As we set off on our way yesterday, we headed to the taxi stop and stood there with a look of not caring in an attempt to get the conductor to lower the price. Two conductors were vying for our business until finally one conductor offered us the ride for 300 shillings rather than 500 shillings. We immediately boarded his matatu and Rose was very satisfied with her powers of persuasion. Unfortunately, the matatu conductor that lost our business was not impressed.
Immediately after we boarded, the matatu conductors started arguing and the one whose we did not board began sliding our van door closed so no one else could board, clearly angered by our decision not to ride with him. Our conductor was getting more and more annoyed with this behavior but mostly ignored him and kept opening the door and acquiring passengers. The other conductor got even more angered by this and then started pushing our matatu driver. The pushing was not to be tolerated and the two drivers exchanged more heated words and harder pushes. Through this entire altercation, people barely watched as apparently this is “normal” behavior for matatu conductors.

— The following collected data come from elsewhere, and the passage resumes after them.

This is an optimization exercise on Yosys and OpenROAD, whose aim is small area, a short achievable clock period and few clock cycles per item, not a production implementation. In this exercise RTL edits were held to simulation tests only and were not proved equivalent to the original. Power is estimated from default activity; no workload was simulated.

File: flow/run.sh
#!/bin/bash
# synth_recipe.tcl (not shown) runs the flow's synth.tcl, then flattens the netlist and writes it again
# the make line also repeats each setting of config.mk as NAME=value (left out here)
make -C /OpenROAD-flow-scripts/flow DESIGN_CONFIG=/design/flow/config.mk WORK_HOME=/design/flow/orfs CLKGATE_MAP_FILE= SYNTH_SCRIPT=/design/flow/synth_recipe.tcl finish
File: flow/config.mk
export PLATFORM = sky130hd
export DESIGN_NAME = lms_two_input_neuron_trainer
export DESIGN_NICKNAME = lms_two_input_neuron_trainer
export VERILOG_FILES = /design/flow/design.v
export SDC_FILE = /design/flow/constraint.sdc
export NUM_CORES = 4
export LEC_CHECK = 0
export CAP_MARGIN = 20
export CORE_MARGIN = 2
export CORE_UTILIZATION = 40
export SLEW_MARGIN = 20
File: flow/constraint.sdc
create_clock -name core_clock -period 7.5 [get_ports {clk}]
set_input_delay 1.5000 -clock core_clock [delete_from_list [all_inputs] [get_ports {clk}]]
set_output_delay 1.5000 -clock core_clock [all_outputs]
set_load 0.01 [all_outputs]
File: flow/design.v
package lmsnt_pkg;
  localparam int DATA_WIDTH   = 16;   
  localparam int WEIGHT_WIDTH = 24;   
  localparam int RATE_WIDTH   = 16;   
  localparam int DATA_FRAC    = 8;
  localparam int WEIGHT_FRAC  = 16;
  localparam int RATE_FRAC    = 16;
  localparam int G_WIDTH     = RATE_WIDTH + DATA_WIDTH + 2;
  localparam int MCAND_WIDTH = (G_WIDTH > WEIGHT_WIDTH) ? G_WIDTH : WEIGHT_WIDTH;
  localparam int PROD_WIDTH  = MCAND_WIDTH + DATA_WIDTH;
  localparam int ACC_WIDTH   = PROD_WIDTH + 2;
  localparam int UPD_WIDTH   = PROD_WIDTH + 1;
  localparam int WSH = RATE_FRAC + DATA_FRAC + DATA_FRAC - WEIGHT_FRAC;
  localparam int BSH = RATE_FRAC + DATA_FRAC - WEIGHT_FRAC;
  localparam int CFG_INDEX_WIDTH = 2;
  localparam int CFG_DATA_WIDTH  = WEIGHT_WIDTH;
  localparam logic [CFG_INDEX_WIDTH-1:0] REG_LEARN_RATE = 2'd0;
  localparam logic [CFG_INDEX_WIDTH-1:0] REG_INIT_W1    = 2'd1;
  localparam logic [CFG_INDEX_WIDTH-1:0] REG_INIT_W2    = 2'd2;
  localparam logic [CFG_INDEX_WIDTH-1:0] REG_INIT_BIAS  = 2'd3;
  localparam logic [RATE_WIDTH-1:0] RATE_RESET = 16'd16384;   
  localparam logic [1:0] OP_PREDICT = 2'd0;
  localparam logic [1:0] OP_TRAIN   = 2'd1;
  localparam logic [1:0] OP_RELOAD  = 2'd2;
  localparam logic signed [ACC_WIDTH-1:0] DATA_HI =
    {{(ACC_WIDTH-DATA_WIDTH+1){1'b0}}, {(DATA_WIDTH-1){1'b1}}};
  localparam logic signed [ACC_WIDTH-1:0] DATA_LO =
    {{(ACC_WIDTH-DATA_WIDTH+1){1'b1}}, {(DATA_WIDTH-1){1'b0}}};
  localparam logic signed [UPD_WIDTH-1:0] WGT_HI =
    {{(UPD_WIDTH-WEIGHT_WIDTH+1){1'b0}}, {(WEIGHT_WIDTH-1){1'b1}}};
  localparam logic signed [UPD_WIDTH-1:0] WGT_LO =
    {{(UPD_WIDTH-WEIGHT_WIDTH+1){1'b1}}, {(WEIGHT_WIDTH-1){1'b0}}};
  typedef struct packed {
    logic [1:0]                   op;
    logic signed [DATA_WIDTH-1:0] first_input;
    logic signed [DATA_WIDTH-1:0] second_input;
    logic signed [DATA_WIDTH-1:0] target_value;
  } sample_t;
  typedef struct packed {
    logic signed [DATA_WIDTH-1:0]   prediction;
    logic signed [DATA_WIDTH-1:0]   error_value;
    logic signed [WEIGHT_WIDTH-1:0] weight_one_now;
    logic signed [WEIGHT_WIDTH-1:0] weight_two_now;
    logic signed [WEIGHT_WIDTH-1:0] bias_now;
    logic                           saturated_flag;
  } result_t;
  typedef struct packed {
    logic busy;
    logic done;
  } mul_stat_t;
  typedef enum logic [3:0] {
    ST_IDLE,
    ST_MUL_W1,
    ST_MUL_W2,
    ST_ROUND,
    ST_ERROR,
    ST_MUL_G,
    ST_MUL_D1,
    ST_UPD_W1,
    ST_MUL_D2,
    ST_UPD_W2,
    ST_RND_B,
    ST_UPD_B,
    ST_EMIT
  } state_t;
  typedef struct packed {
    logic signed [DATA_WIDTH-1:0] value;
    logic                         clipped;
  } data_clip_t;
  typedef struct packed {
    logic signed [WEIGHT_WIDTH-1:0] value;
    logic                           clipped;
  } weight_clip_t;
endpackage
import lmsnt_pkg::*;
module lmsnt_serial_mul
(
  input  logic                           clk,
  input  logic                           rst,
  input  logic                           start,
  input  logic signed [MCAND_WIDTH-1:0]  mcand,
  input  logic signed [DATA_WIDTH-1:0]   mplr,
  output logic signed [PROD_WIDTH-1:0]   product,
  output lmsnt_pkg::mul_stat_t           stat
);
  localparam int CNT_WIDTH = $clog2(DATA_WIDTH);
  localparam logic [CNT_WIDTH-1:0] CNT_LAST = CNT_WIDTH'(DATA_WIDTH - 1);
  logic                         busy;
  logic                         done;
  logic [CNT_WIDTH-1:0]         cnt;
  logic signed [PROD_WIDTH-1:0] mcand_sh;
  logic [DATA_WIDTH-1:0]        mplr_sh;
  logic signed [PROD_WIDTH-1:0] prod;
  logic signed [PROD_WIDTH-1:0] addend;
  logic signed [PROD_WIDTH-1:0] prod_next;
  logic                         last;
  assign last = (cnt == CNT_LAST);
  always_comb begin
    addend    = mplr_sh[0] ? mcand_sh : '0;
    prod_next = last ? (prod - addend) : (prod + addend);
  end
  always_ff @(posedge clk) begin
    if (rst) begin
      busy <= 1'b0;
      done <= 1'b0;
      cnt  <= '0;
    end else begin
      done <= 1'b0;
      if (start && !busy) begin
        busy <= 1'b1;
        cnt  <= '0;
      end else if (busy) begin
        cnt <= cnt + 1'b1;
        if (last) begin
          busy <= 1'b0;
          done <= 1'b1;
        end
      end
    end
  end
  always_ff @(posedge clk) begin
    if (start && !busy) begin
      mcand_sh <= $signed({{(PROD_WIDTH-MCAND_WIDTH){mcand[MCAND_WIDTH-1]}}, mcand});
      mplr_sh  <= mplr;
      prod     <= '0;
    end else if (busy) begin
      mcand_sh <= mcand_sh <<< 1;
      mplr_sh  <= mplr_sh >> 1;
      prod     <= prod_next;
    end
  end
  assign product   = prod;
  assign stat.busy = busy;
  assign stat.done = done;
endmodule
import lmsnt_pkg::*;
module lms_two_input_neuron_trainer
(
  input  logic                       clk,
  input  logic                       rst,
  input  logic                       sample_valid,
  output logic                       sample_ready,
  input  lmsnt_pkg::sample_t         sample,
  output logic                       result_valid,
  input  logic                       result_ready,
  output lmsnt_pkg::result_t         result,
  input  logic                       cfg_write,
  input  logic [CFG_INDEX_WIDTH-1:0] cfg_index,
  input  logic [CFG_DATA_WIDTH-1:0]  cfg_data
);
  localparam logic signed [ACC_WIDTH-1:0] PRED_HALF =
    {{(ACC_WIDTH-WEIGHT_FRAC){1'b0}}, 1'b1, {(WEIGHT_FRAC-1){1'b0}}};
  localparam logic signed [PROD_WIDTH-1:0] DELTA_HALF =
    {{(PROD_WIDTH-WSH){1'b0}}, 1'b1, {(WSH-1){1'b0}}};
  localparam logic signed [PROD_WIDTH-1:0] BIAS_HALF =
    {{(PROD_WIDTH-BSH){1'b0}}, 1'b1, {(BSH-1){1'b0}}};
  lmsnt_pkg::state_t state;
  lmsnt_pkg::state_t state_next;
  logic [RATE_WIDTH-1:0]          learn_rate;
  logic signed [WEIGHT_WIDTH-1:0] init_weight_one;
  logic signed [WEIGHT_WIDTH-1:0] init_weight_two;
  logic signed [WEIGHT_WIDTH-1:0] init_bias;
  logic signed [WEIGHT_WIDTH-1:0] weight_one;
  logic signed [WEIGHT_WIDTH-1:0] weight_two;
  logic signed [WEIGHT_WIDTH-1:0] bias_value;
  logic [1:0]                   op_q;
  logic signed [DATA_WIDTH-1:0] x1_q;
  logic signed [DATA_WIDTH-1:0] x2_q;
  logic signed [DATA_WIDTH-1:0] tgt_q;
  logic signed [ACC_WIDTH-1:0]  acc;
  logic signed [DATA_WIDTH-1:0] pred_q;
  logic signed [DATA_WIDTH-1:0] err_q;
  logic signed [G_WIDTH-1:0]    g_q;
  logic signed [PROD_WIDTH-1:0] d_q;
  logic                         flag_q;
  logic                          mul_start;
  logic signed [MCAND_WIDTH-1:0] mul_mcand;
  logic signed [DATA_WIDTH-1:0]  mul_mplr;
  logic signed [PROD_WIDTH-1:0]  mul_product;
  lmsnt_pkg::mul_stat_t                     mul_stat;
  logic                          mul_state;
  logic sample_accept;
  logic load_result;
  logic signed [ACC_WIDTH-1:0]    bias_shifted;
  logic signed [ACC_WIDTH-1:0]    prod_ext;
  logic signed [ACC_WIDTH-1:0]    acc_round;
  logic signed [ACC_WIDTH-1:0]    pred_wide;
  lmsnt_pkg::data_clip_t                     pred_clip;
  logic [DATA_WIDTH:0]            err_diff;
  logic signed [ACC_WIDTH-1:0]    err_wide;
  lmsnt_pkg::data_clip_t                     err_clip;
  logic signed [PROD_WIDTH-1:0]   prod_round;
  logic signed [PROD_WIDTH-1:0]   delta_prod;
  logic signed [PROD_WIDTH-1:0]   g_ext;
  logic signed [PROD_WIDTH-1:0]   g_round;
  logic signed [PROD_WIDTH-1:0]   delta_bias;
  logic signed [WEIGHT_WIDTH-1:0] w_sel;
  logic signed [UPD_WIDTH-1:0]    w_sel_ext;
  logic signed [UPD_WIDTH-1:0]    d_ext;
  logic signed [UPD_WIDTH-1:0]    upd_diff;
  lmsnt_pkg::weight_clip_t                   upd_clip;
  function automatic [DATA_WIDTH:0] clip_data(input logic signed [ACC_WIDTH-1:0] v);
    if (v > DATA_HI) begin
      clip_data = {DATA_HI[DATA_WIDTH-1:0], 1'b1};
    end else if (v < DATA_LO) begin
      clip_data = {DATA_LO[DATA_WIDTH-1:0], 1'b1};
    end else begin
      clip_data = {v[DATA_WIDTH-1:0], 1'b0};
    end
  endfunction
  function automatic [WEIGHT_WIDTH:0] clip_weight(input logic signed [UPD_WIDTH-1:0] v);
    if (v > WGT_HI) begin
      clip_weight = {WGT_HI[WEIGHT_WIDTH-1:0], 1'b1};
    end else if (v < WGT_LO) begin
      clip_weight = {WGT_LO[WEIGHT_WIDTH-1:0], 1'b1};
    end else begin
      clip_weight = {v[WEIGHT_WIDTH-1:0], 1'b0};
    end
  endfunction
  assign sample_accept = sample_valid && sample_ready;
  lmsnt_serial_mul u_mul (
    .clk     (clk),
    .rst     (rst),
    .start   (mul_start),
    .mcand   (mul_mcand),
    .mplr    (mul_mplr),
    .product (mul_product),
    .stat    (mul_stat)
  );
  always_comb begin
    state_next = state;
    case (state)
      ST_IDLE: begin
        if (sample_valid) begin
          state_next = (sample.op == OP_RELOAD) ? ST_EMIT : ST_MUL_W1;
        end
      end
      ST_MUL_W1: if (mul_stat.done) state_next = ST_MUL_W2;
      ST_MUL_W2: if (mul_stat.done) state_next = ST_ROUND;
      ST_ROUND:  state_next = ST_ERROR;
      ST_ERROR:  state_next = (op_q == OP_TRAIN) ? ST_MUL_G : ST_EMIT;
      ST_MUL_G:  if (mul_stat.done) state_next = ST_MUL_D1;
      ST_MUL_D1: if (mul_stat.done) state_next = ST_UPD_W1;
      ST_UPD_W1: state_next = ST_MUL_D2;
      ST_MUL_D2: if (mul_stat.done) state_next = ST_UPD_W2;
      ST_UPD_W2: state_next = ST_RND_B;
      ST_RND_B:  state_next = ST_UPD_B;
      ST_UPD_B:  state_next = ST_EMIT;
      ST_EMIT: begin
        if (!result_valid || result_ready) begin
          state_next = ST_IDLE;
        end
      end
      default:   state_next = ST_IDLE;
    endcase
  end
  always_comb begin
    sample_ready = 1'b0;
    load_result  = 1'b0;
    mul_state    = 1'b0;
    mul_mcand    = '0;
    mul_mplr     = '0;
    case (state)
      ST_IDLE: sample_ready = 1'b1;
      ST_MUL_W1: begin
        mul_state = 1'b1;
        mul_mcand = $signed({{(MCAND_WIDTH-WEIGHT_WIDTH){weight_one[WEIGHT_WIDTH-1]}},
                             weight_one});
        mul_mplr  = x1_q;
      end
      ST_MUL_W2: begin
        mul_state = 1'b1;
        mul_mcand = $signed({{(MCAND_WIDTH-WEIGHT_WIDTH){weight_two[WEIGHT_WIDTH-1]}},
                             weight_two});
        mul_mplr  = x2_q;
      end
      ST_MUL_G: begin
        mul_state = 1'b1;
        mul_mcand = $signed({{(MCAND_WIDTH-RATE_WIDTH){1'b0}}, learn_rate});
        mul_mplr  = err_q;
      end
      ST_MUL_D1: begin
        mul_state = 1'b1;
        mul_mcand = MCAND_WIDTH'(g_q);
        mul_mplr  = x1_q;
      end
      ST_MUL_D2: begin
        mul_state = 1'b1;
        mul_mcand = MCAND_WIDTH'(g_q);
        mul_mplr  = x2_q;
      end
      ST_EMIT: load_result = !result_valid || result_ready;
      default: ;
    endcase
    mul_start = mul_state && !mul_stat.busy && !mul_stat.done;
  end
  always_comb begin
    bias_shifted = $signed({{(ACC_WIDTH-WEIGHT_WIDTH-DATA_FRAC){bias_value[WEIGHT_WIDTH-1]}},
                            bias_value, {DATA_FRAC{1'b0}}});
    prod_ext     = $signed({{(ACC_WIDTH-PROD_WIDTH){mul_product[PROD_WIDTH-1]}},
                            mul_product});
    acc_round    = acc + PRED_HALF;
    pred_wide    = acc_round >>> WEIGHT_FRAC;
    pred_clip    = clip_data(pred_wide);
    err_diff     = {pred_q[DATA_WIDTH-1], pred_q} - {tgt_q[DATA_WIDTH-1], tgt_q};
    err_wide     = $signed({{(ACC_WIDTH-DATA_WIDTH-1){err_diff[DATA_WIDTH]}}, err_diff});
    err_clip     = clip_data(err_wide);
    prod_round   = mul_product + DELTA_HALF;
    delta_prod   = prod_round >>> WSH;
    g_ext        = $signed({{(PROD_WIDTH-G_WIDTH){g_q[G_WIDTH-1]}}, g_q});
    g_round      = g_ext + BIAS_HALF;
    delta_bias   = g_round >>> BSH;
    case (state)
      ST_UPD_W1: w_sel = weight_one;
      ST_UPD_W2: w_sel = weight_two;
      default:   w_sel = bias_value;
    endcase
    w_sel_ext = $signed({{(UPD_WIDTH-WEIGHT_WIDTH){w_sel[WEIGHT_WIDTH-1]}}, w_sel});
    d_ext     = $signed({d_q[PROD_WIDTH-1], d_q});
    upd_diff  = w_sel_ext - d_ext;
    upd_clip  = clip_weight(upd_diff);
  end
  always_ff @(posedge clk) begin
    if (rst) begin
      state           <= ST_IDLE;
      result_valid    <= 1'b0;
      learn_rate      <= RATE_RESET;
      init_weight_one <= '0;
      init_weight_two <= '0;
      init_bias       <= '0;
      weight_one      <= '0;
      weight_two      <= '0;
      bias_value      <= '0;
    end else begin
      state <= state_next;
      if (load_result) begin
        result_valid <= 1'b1;
      end else if (result_ready) begin
        result_valid <= 1'b0;
      end
      if (cfg_write) begin
        case (cfg_index)
          REG_LEARN_RATE: learn_rate      <= cfg_data[RATE_WIDTH-1:0];
          REG_INIT_W1:    init_weight_one <= cfg_data[WEIGHT_WIDTH-1:0];
          REG_INIT_W2:    init_weight_two <= cfg_data[WEIGHT_WIDTH-1:0];
          REG_INIT_BIAS:  init_bias       <= cfg_data[WEIGHT_WIDTH-1:0];
          default: ;
        endcase
      end
      if (sample_accept && sample.op == OP_RELOAD) begin
        weight_one <= init_weight_one;
        weight_two <= init_weight_two;
        bias_value <= init_bias;
      end
      if (state == ST_UPD_W1) weight_one <= upd_clip.value;
      if (state == ST_UPD_W2) weight_two <= upd_clip.value;
      if (state == ST_UPD_B)  bias_value <= upd_clip.value;
    end
  end
  always_ff @(posedge clk) begin
    if (sample_accept) begin
      op_q   <= sample.op;
      x1_q   <= sample.first_input;
      x2_q   <= sample.second_input;
      tgt_q  <= sample.target_value;
      acc    <= bias_shifted;
      pred_q <= '0;
      err_q  <= '0;
      flag_q <= 1'b0;
    end
    case (state)
      ST_MUL_W1, ST_MUL_W2: begin
        if (mul_stat.done) acc <= acc + prod_ext;
      end
      ST_ROUND: begin
        pred_q <= pred_clip.value;
        flag_q <= flag_q | pred_clip.clipped;
      end
      ST_ERROR: begin
        err_q  <= err_clip.value;
        flag_q <= flag_q | err_clip.clipped;
      end
      ST_MUL_G: begin
        if (mul_stat.done) g_q <= {mul_product[G_WIDTH-2:0], 1'b0};
      end
      ST_MUL_D1, ST_MUL_D2: begin
        if (mul_stat.done) d_q <= delta_prod;
      end
      ST_RND_B: d_q <= delta_bias;
      ST_UPD_W1, ST_UPD_W2, ST_UPD_B: flag_q <= flag_q | upd_clip.clipped;
      default: ;
    endcase
  end
  always_ff @(posedge clk) begin
    if (load_result) begin
      result.prediction     <= pred_q;
      result.error_value    <= err_q;
      result.weight_one_now <= weight_one;
      result.weight_two_now <= weight_two;
      result.bias_now       <= bias_value;
      result.saturated_flag <= flag_q;
    end
  end
endmodule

Finally, our conductor boarded our van and our driver started the engine intent on moving onto the next stop. The other matatu conductor would not have this and stood in front of the van, not allowing us to pull into the two lane traffic. Our driver, used to the treacherous driving conditions in Kampala, was amazingly able to maneuver around the angry conductor trying to standing front of our van. However, seeing that our driver was heading onto the street and away from the angry conductor, the driver of the other matatu (and apparently the partner-in-crime of the angry conductor) then pulled into the street and positioned the van horizontally so that both lanes were blocked and no traffic could pass.
Eventually, all passengers including Rose and I got off the matatus and boarded other vans. These matatus and the other traffic started passing the feuding matatus by driving on the sidewalk. I have no idea how long the vans stayed feuding and basically blocking traffic, but what I realized was something more personal: In the 8 weeks I have been here, little now surprises me and my patience has increased incredibly. I now know I will eventually end up at my destination, I just have no exact idea how or when.
http://www.kiva.org/app.php?page=businesses&partner_id=112&status=fundRaising&sortBy=New+to+Old_tpg=fb
27 July 2008 at 6:49 pm
Although mzungu literally translates to refer to “white people” it’s really used for all foreigners. I’m a black-American living in Uganda and I get called that on occasion. The same goes for my non-caucasian friends from Asia and other parts of the world.
30 July 2008 at 1:04 am
I have often thought that a book about experiences taking public trasport in foreign lands would be a wonderful idea – just covering such things as how to pay, how to get on and off – how to stand and where to sit. Travelling the world provides us with such a myriad of of learning experiences. It is truly priceless.
30 July 2008 at 4:07 pm
Even the cabs in New York City do not provide this kind of entertainment !
But as you related, these fare dollars are providing the bare minimum to sustain a family’s existence.This is not about a beach vacation !
Over and over again I think ,how much we all take for granted.
Your work is so wonderful !
Take care
Kate
31 July 2008 at 2:35 am
Not quite sure how this at all sounds anything like a “beach vacation” – but so be it…. Beach or no beach, sounds like you’re really dedicating yourself and your time to being there, being in the moment. Being able to do that is, in itself, a gift. Looking forward to more stories. Take care, lady.